Recuerdo que leí algunas críticas sobre el libro en algún suplemento o periódico antes de comprarlo, pero fue el mismo día de hacerlo y una vez en casa cuando, ojeando las textos de la cubierta, el apunte biográfico de Pamuk y la sinopsis de la novela, me vino automáticamente a la cabeza una antigua canción de Gabinete Caligari que podría resumir o compendiar más atinadamente que cualquier reseña la finalidad de Kemal al reunir todos los objetos relacionados con su amada para mostrárselos al mundo en un museo. La canción recrea de forma perfecta esta circunstancia de la novela, se titula Con lo mejor de ti y dice así:

“Con lo mejor de ti, un mundo nuevo me construí, a fuerza de reunir, objetos que robe de ti.
La historia terminó, y estuvo bien, muy bien, mientras nos duró, por eso junto a mí, conservo lo mejor de ti
La mejor de tus prendas, guardo en un altar, donde te hago mis ofrendas y juego a recordar, y juego a recordar…
Con lo mejor de ti, en mi museo amor soy feliz, fetiches de un ladrón, que son mi vida y mi obsesión.”

Y un día cualquiera de una turbia primavera me puse serio y abrí El museo de la inocencia, y una vez más fui fagocitado por la gran Literatura Universal y gocé, soñé, creí en vano que pensaba y, sin duda, sufrí. Sufrí por Kemal Bey y por Füsun, desde entonces mi princesita; sufrí por ellos y por mí, y por muchos más que sufren como yo sufro, arrebatados, la enfermedad de belleza honrada que me diagnosticó en la contraportada de uno de sus mejores libros, con desmayada caligrafía, un huraño escritor catalán con la misma dolencia.

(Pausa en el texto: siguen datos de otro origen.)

### src/rtl/bellek_hakemi_pkg.sv
// rtl/bellek_hakemi_pkg.sv - shared state, service codes and block defaults for the memory arbiter
package bellek_hakemi_pkg;

  typedef enum logic [1:0] {
    BOSTA  = 2'd0,
    BB_OKU = 2'd1,
    VB_OKU = 2'd2,
    VB_YAZ = 2'd3
  } durum_t;

  typedef enum logic {
    HIZMET_BB = 1'b0,
    HIZMET_VB = 1'b1
  } hizmet_t;

  localparam int BLOK_KELIME_VARSAYILAN = 4;

  // Block-aligned base: clears the byte offset inside one burst-sized block.
  function automatic logic [31:0] taban_adres(input logic [31:0] adres, input int blok_kelime);
    return adres & ~(32'(4 * blok_kelime) - 32'd1);
  endfunction

endpackage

El museo de la inocencia es la historia de una obsesión amorosa sublimada a categoría moral. Kemal Bey, joven perteneciente a la alta burguesía de Estambul, educado en los Estados Unidos, simultanea la dirección de una de las empresas textiles de su padre con una desenvuelta vida social por los barrios nobles de la ciudad. En el momento de anunciar su compromiso matrimonial con Sibel, hermosa, culta y cosmopolita mujer, un encuentro fortuito con Füsun, una pariente lejana varios años más joven que él, desencadenará un aluvión de imprevisibles acontecimientos que irán desarbolando su cómoda y bien trazada existencia decantándola hacia una vorágine enloquecida.

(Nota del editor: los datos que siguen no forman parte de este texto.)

===== src/rtl/pwm_dac_pkg.sv =====
// pwm_dac_pkg: shared helpers for the multi-channel PWM DAC (code width, window end, clamp).
package pwm_dac_pkg;

   function automatic int code_w(input int cycles);
      return $clog2(cycles + 1);
   endfunction

   function automatic int win_last(input int cycles);
      return cycles - 1;
   endfunction

   function automatic logic [31:0] clamp(input logic [31:0] code, input logic [31:0] max);
      return (code > max) ? max : code;
   endfunction

endpackage


===== src/rtl/pwm_dac_chan.sv =====
// pwm_dac_chan: one PWM channel with pending/active duty and registered compare.
// PWM_DAC_CENTER_ALIGN_EN centres the pulse inside the window.
module pwm_dac_chan
   import pwm_dac_pkg::*;
#(
   parameter int CYCLES = 1024,
   parameter int CW     = code_w(CYCLES)
) (
   input  logic          clk,
   input  logic          rst_n,
   input  logic          en_i,
   input  logic          store_i,
   input  logic          load_i,
   input  logic [CW-1:0] cnt_i,
   input  logic [CW-1:0] code_i,
   output logic          pwm_o
);
   localparam logic [CW-1:0] FULL = CW'(CYCLES);

   logic [CW-1:0] pend_q, act_q;
   logic          pwm_q, hit;

`ifdef PWM_DAC_CENTER_ALIGN_EN
   logic [CW-1:0] lo_q;
   always_ff @(posedge clk or negedge rst_n)
      if (!rst_n) lo_q <= '0;
      else if (load_i) lo_q <= (FULL - pend_q) >> 1;
   // lo_q + act_q never exceeds CYCLES, so it cannot wrap in CW bits
   assign hit = (cnt_i >= lo_q) && (cnt_i < lo_q + act_q);
`else
   assign hit = cnt_i < act_q;
`endif

   always_ff @(posedge clk or negedge rst_n) begin
      if (!rst_n) begin
         pend_q <= '0;
         act_q  <= '0;
         pwm_q  <= 1'b0;
      end else begin
         if (store_i) pend_q <= CW'(clamp(32'(code_i), 32'(CYCLES)));
         if (load_i) act_q <= pend_q;
         pwm_q <= en_i & hit;
      end
   end

   assign pwm_o = pwm_q;
endmodule


===== src/rtl/pwm_dac_multi.sv =====
// pwm_dac_multi: multi-channel PWM DAC, shared window counter, one double-buffered frame per window.
// Define PWM_DAC_CENTER_ALIGN_EN for centre-aligned pulses.
module pwm_dac_multi
   import pwm_dac_pkg::*;
#(
   parameter int NUM_CH            = 2,
   parameter int CYCLES_PER_WINDOW = 1024,
   parameter int CODE_WIDTH        = code_w(CYCLES_PER_WINDOW)
) (
   input  logic                         clk,
   input  logic                         rst_n,
   input  logic                         en,
   input  logic [NUM_CH*CODE_WIDTH-1:0] s_data,
   input  logic                         s_valid,
   output logic                         s_ready,
   output logic                         next_sample,
   output logic                         underrun,
   output logic [NUM_CH-1:0]            pwm
);
   localparam logic [CODE_WIDTH-1:0] LAST = CODE_WIDTH'(win_last(CYCLES_PER_WINDOW));

   logic [CODE_WIDTH-1:0] cnt_q, cnt_d;
   logic                  pend_vld_q, pend_vld_d, next_sample_q, underrun_q, ns_d;
   logic                  xfer, win_end;

   always_comb begin
      xfer       = s_valid & ~pend_vld_q;
      win_end    = en & (cnt_q == LAST);
      cnt_d      = (en & ~win_end) ? cnt_q + CODE_WIDTH'(1) : '0;
      pend_vld_d = xfer | (pend_vld_q & ~win_end);
      ns_d       = en & (cnt_d == LAST);
   end

   // both pulses are computed one cycle early so they sit on the last window cycle
   always_ff @(posedge clk or negedge rst_n) begin
      if (!rst_n) begin
         cnt_q         <= '0;
         pend_vld_q    <= 1'b0;
         next_sample_q <= 1'b0;
         underrun_q    <= 1'b0;
      end else begin
         cnt_q         <= cnt_d;
         pend_vld_q    <= pend_vld_d;
         next_sample_q <= ns_d;
         underrun_q    <= ns_d & ~pend_vld_d;
      end
   end

   assign s_ready     = ~pend_vld_q;
   assign next_sample = next_sample_q;
   assign underrun    = underrun_q;

   genvar i;
   generate
      for (i = 0; i < NUM_CH; i++) begin : g_ch
         pwm_dac_chan #(.CYCLES(CYCLES_PER_WINDOW), .CW(CODE_WIDTH)) u_chan (
            .clk     (clk),
            .rst_n   (rst_n),
            .en_i    (en),
            .store_i (xfer),
            .load_i  (win_end & pend_vld_q),
            .cnt_i   (cnt_q),
            .code_i  (s_data[i*CODE_WIDTH +: CODE_WIDTH]),
            .pwm_o   (pwm[i])
         );
      end
   endgenerate
endmodule


===== config.mk =====
export PLATFORM = sky130hd
export DESIGN_NAME = pwm_dac_multi
export DESIGN_NICKNAME = d
export VERILOG_FILES = /design/src/rtl/pwm_dac_pkg.sv /design/src/rtl/pwm_dac_chan.sv /design/src/rtl/pwm_dac_multi.sv
export SDC_FILE = /design/constraint.sdc
export NUM_CORES = 1
export LEC_CHECK = 0
export ABC_AREA = 1
export BUFFER_PORTS_ARGS = -buffer_cell sky130_fd_sc_hd__buf_2
export CAP_MARGIN = 5
export CORE_ASPECT_RATIO = 0.8
export CORE_MARGIN = 8
export CORE_UTILIZATION = 25
export DETAILED_ROUTE_END_ITERATION = 10
export PLACE_DENSITY_LB_ADDON = 0.1
export RECOVER_POWER = 25
export SYNTH_ARGS = -nofsm -noshare
export SYNTH_HDL_FRONTEND = slang
export SYNTH_SLANG_ARGS = --single-unit

===== constraint.sdc =====
create_clock -name clk -period 1.35 [get_ports clk]
set_input_delay 0.27 -clock clk [delete_from_list [all_inputs] [get_ports clk]]
set_output_delay 0.27 -clock clk [all_outputs]
set_load 0.03 [all_outputs]

==> impl_metrics.csv <==
group,metric,value,unit
drt,count_of_vias_placed_by_the_detailed_router,2498,
power_and_ir_drop,ir_worst_vdd,0.5321,mV
sta,timing.fmax,670.9,MHz
cts,clock_tree.htree_level_count,3,
floorplanning,io-pin-count,31,
cts,clk_pin_slew,0.06,ns
worst_setup_path,path_class,"flop to flop",
floorplanning,design.die.area,16300,sq um
sta,setup_tns,-3.123,ns
sta,rsz0062_at_grt,"yes",
yosys,synth_area_per_cell,8.744,sq um
grt,antenna_found_initial,0,
flow_run,max_cap_violations,0,
placement,dp_cells,571,
sta,timing.final.crit_share,110.4,%
yosys,seq_area_frac_synth,48.23,%
sta,setup_violations,35,
cts,clock_sink_count,60,
sta,timing.final.hold_violations,0,
floorplanning,floorplan.initialDensity,25.60,%
grt,first_global_vias,2577,
power_and_ir_drop,p_per_area,1052,nW/um^2
drt,route.final.wire_length,8.335,mm
yosys,synth-main-ff-cell,"sky130_fd_sc_hd__dfrtp_1",
min_path,worst_hold_path_type,"input port to flop",
placement,routability_driven_placement_congestion_ratio,0.7805,
placement,dpl.hpwl,5.944,mm
sta,timing.hold.ws,0.1722,ns
sta,layout_setup_ws,-0.1406,ns
cts,cts_tree,"yes",
cts,tritoncts.num_buffers,9,
power_and_ir_drop,p_sw,996.1,uW
drt,antenna_violating_nets_post_route,0,
placement,pre_cts_slack,-0.1510,ns
grt,grt_overflow,0,
status,failed_checks,"setup timing",
yosys,post_synth_inst_count,356,
sta,timing.final.crit_period,1.491,ns
yosys,number_of_warnings_reported_in_the_yosys_synthesis_log,0,
drt,detailedRoute.firstIterationViolations,85,
worst_setup_path,arrival,1.70,ns
yosys,netlist_area,3113,sq um
finish,stdcell_count,597,
worst_setup_path,startpoint_type,"flop",
sta,maxSlewViolCount,0,
worst_setup_path,crit_path_end_kind,"flop",
cts,clock_latency,0.33,ns
yosys,syn_nets,403,
yosys,yosys_register_bits,60,
finish,drive_above_1_share,37.98,%
yosys,ys_async_sr_fraction,100.0,%
floorplanning,die_width,140.8,um
grt,wire_length_of_the_first_global_routing_pass,13.74,mm
finish,antennaDiodeCount,0,
power_and_ir_drop,p_int,3.658,mW
floorplanning,coreArea,12160,sq um
drt,routed_via_density,4.184,
worst_setup_path,crit_required,1.56,ns
floorplanning,placement_rows,36,
finish,areaGrowthSynthToFinish,42.16,%
placement,port_buffers,30,
cts,cts-root-buf,"sky130_fd_sc_hd__clkbuf_16",
drt,routedWlPerCell,13.96,um
finish,num-nets-final,487,
finish,most-common-layout-cells,"83 x sky130_fd_sc_hd__nand2_1, 57 x sky130_fd_sc_hd__dfrtp_1, 39 x sky130_fd_sc_hd__inv_1, 38 x sky130_fd_sc_hd__buf_4, 28 x sky130_fd_sc_hd__buf_2",
finish,postLayoutCoreUtil,36.39,%
power_and_ir_drop,power_frac_clock,54.6,%
sta,timing.max_slew.rel_slack,61.17,%
finish,layout_commonest_cell,"sky130_fd_sc_hd__nand2_1",
placement,postPlaceCellArea,3735,sq um
grt,grt_util_all_layers,10.96,%
power_and_ir_drop,power.sequential.fraction,40.1,%
status,outcome,"complete, but fails checks",
power_and_ir_drop,switching_share,21.40,%
drt,drc_errors,0,
grt,grt_start_max_net_pins,61,
yosys,synthDistinctLibCells,27,
floorplanning,die_h,115.8,um
sta,worstMarginPinSlew,0.5825,ns
power_and_ir_drop,pwr-share-comb,5.2,%
power_and_ir_drop,power.total,4.655,mW
power_and_ir_drop,leakage,2.179,nW
sta,clock_skew,0.006264,ns
cts,clock_tree.buffer_depth,2,
yosys,post_synth_edffs,0,
finish,design_area,4425,sq um
drt,first_pass_iters,4,
worst_setup_path,critPathMaxFanout,3,
metal layers:
layer | part of all wire [%] | vias to the layer above | track usage, %
met2 | 40 | 41 | 14.93
li1 | - | 1315 | -
met1 | 54 | 1132 | 15.66
met3 | 3.7 | 10 | 3.582
met4 | 1.6 | 0 | 3.857
met5 | 0 | - | 0
kinds of logic (layout without fill, tap and decap cells):
| logic type | after synthesis | in the layout | synth area share (%) |
|---|---|---|---|
| buffers and inverters | 54 | 143 | 7.757 |
| adders and majority gates | 21 | 21 | 8.440 |
| DFF | 60 | 60 | 48.23 |
| AOI/OAI and AO/OA | 48 | 48 | 10.61 |
| xor gates and xnor gates | 2 | 2 | 0.5628 |
| and+or+nand+nor | 171 | 171 | 24.40 |
final timing paths:
kind | start | to | slack (ns) | cells past startpoint
worst max-delay path | cnt_q[9]$_DFF_PN0_ | g_ch[0].u_chan.pwm_o$_DFF_PN0_ | -0.14 | 7
worst min-delay path | s_data[9] | g_ch[0].u_chan.pend_q[9]$_DFFE_PN0P_ | 0.17 | 2
worst max register to register | cnt_q[9]$_DFF_PN0_ | g_ch[0].u_chan.pwm_o$_DFF_PN0_ | -0.14 | 7
worst min register to register | g_ch[1].u_chan.pend_q[2]$_DFFE_PN0P_ | g_ch[1].u_chan.pend_q[2]$_DFFE_PN0P_ | 0.48 | 2
max in group asynchronous | rst_n | cnt_q[2]$_DFF_PN0_ | 0.36 | 3
min in group asynchronous | rst_n | underrun$_DFF_PN0_ | 0.56 | 3
sequential cells by signal (all words and copies together), names as in the netlist:
signal              flops
g_ch.u_chan.pend_q     22
underrun                1
next_sample             1
pend_vld_q              1
cnt_q                  11
g_ch.u_chan.pwm_o       2
g_ch.u_chan.act_q      22
cell usage after synthesis (4+ instances only):
| master | number | area (sq um) |
|---|---|---|
| sky130_fd_sc_hd__nand3_1 | 30 | 150.1 |
| sky130_fd_sc_hd__nor2_1 | 35 | 131.4 |
| sky130_fd_sc_hd__ha_1 | 21 | 262.8 |
| sky130_fd_sc_hd__o21ai_0 | 7 | 35.03 |
| sky130_fd_sc_hd__nand2_2 | 4 | 25.02 |
| sky130_fd_sc_hd__o21ai_1 | 4 | 20.02 |
| sky130_fd_sc_hd__dfrtp_1 | 60 | 1501 |
| sky130_fd_sc_hd__o21ai_2 | 20 | 175.2 |
| sky130_fd_sc_hd__nand2_1 | 90 | 337.8 |
| sky130_fd_sc_hd__nor2_4 | 4 | 45.04 |
| sky130_fd_sc_hd__inv_1 | 44 | 165.2 |
| sky130_fd_sc_hd__a21oi_1 | 13 | 65.06 |
| sky130_fd_sc_hd__buf_6 | 4 | 45.04 |
final cells by class:
| type | count | area, sq um |
|---|---|---|
| Clock buffer | 11 | 252.7 |
| Clock inverter | 5 | 83.83 |
| Fill cell | 1255 | 7736 |
| Inverter | 44 | 167.7 |
| Multi-Input combinational cell | 242 | 1578 |
| Sequential cell | 60 | 1505 |
| Tap cell | 152 | 190.2 |
| Timing Repair Buffer | 83 | 648.1 |
timing repair:
action | in CTS | in global routing
endpoints found under the hold margin | 60 | 0
pin swaps | 8 | 8
cloned | 0 | 2
setup endpoints to repair | 36 | 50
setup buffers | 6 | 3
resized for setup | 30 | 33
hold buffers | 1 | 0
power by group through the flow:
| stage | sequential [mW] | clock (mW) | combinational, mW |
|---|---|---|---|
| final | 1.87 | 2.54 | 0.244 |
| after global routing | 1.87 | 2.71 | 0.277 |
| after CTS | 1.87 | 2.65 | 0.241 |
| after detailed placement | 1.89 | 0 | 0.221 |
| after global placement | 1.89 | 0 | 0.221 |
| after floorplan | 1.89 | 0 | 0.0846 |
critical path: stages, from the launching register on:
cell and delay [ns]:
sky130_fd_sc_hd__dfrtp_1 0.42, sky130_fd_sc_hd__buf_4 0.16, sky130_fd_sc_hd__ha_1 0.29, sky130_fd_sc_hd__nand2_2 0.08
sky130_fd_sc_hd__nor2_2 0.12, sky130_fd_sc_hd__nand3_2 0.11, sky130_fd_sc_hd__o2111ai_2 0.12, sky130_fd_sc_hd__nor2_2 0.06
Power figures use the tool's default switching activity.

Kemal Bey caerá hechizado ante el influjo de Füsun, la seducirá y vivirán juntos durante más de un mes, el tiempo restante hasta la fiesta de compromiso de Kemal y Sibel, en una inestimable noria de pasión azuzada por el torrencial despertar del deseo. Una vehemente entrega carnal ofrendará sus encuentros, como arcanos sacrificios rituales en honor a un dios voyeur, lujurioso y complacido. El amanecer de Füsun al placer, furtivo, fervoroso, y feraz, le conducirá a un irremediable enamoramiento festoneado de culpabilidad e irascible desdicha ante la proximidad del compromiso de Kemal. La burda conseja del honor y la honra, de la mujer mancillada antes del matrimonio, el pulso tenso entre la fuerte tradición histórica islámica latente entre las clases más bajas de la sociedad, y el cinismo occidentalizado encubierto de laicización de los ricos, hará que Füsun desaparezca como por ensalmo de la vida de Kemal. Ocultada por sus padres e instada a casarse para sortear habladurías y maquillar las apariencias, Kemal Bey iniciará su particular tourné por el infierno. La esperanza de volver a verla pronto engullirá el resto de su vida, no dejando resquicio en su cabeza más que para la idealización de la amante desaparecida, descuidando el trabajo y alejándose de todas aquellas personas que formaban parte íntima de su vida, incluida Sibel, que lo abandonará ante la incapacidad de poder ayudarlo a olvidar. Pocos días después de la desaparición de Füsun Kemal, angustiado, comenzará a sentir los estragos, la somatización, el dolor psíquico trasmutado a dolor orgánico. Sentirá todos sus órganos aguijoneados ante el más mínimo estímulo asociado a Füsun, una irreversible carcoma se adueñará de su voluntad empujándolo siniestramente una y otra vez al lugar consagrado a su amor, el desvencijado piso del edificio Compasión donde se amaron sin impedimento ajenos a la rotación de los planetas. Será en ese mismo edificio, en el viejo piso en desuso poblado de cajas llenas de recuerdos antiguos donde Kemal comenzará a ritualizar su comportamiento como alivio al implacable dolor que siente y el que presupone que sentirá hasta mucho tiempo después. La terapia ritualizadora consistirá en adueñarse y rodearse de cuantos objetos hayan tenido alguna relación directa con Füsun y, junto a ellos, tocándolos, llevándoselos a la boca, oliéndolos, mirándolos una y otra vez, revivir los momentos que pasaron juntos distrayendo en vano aquel penoso dolor.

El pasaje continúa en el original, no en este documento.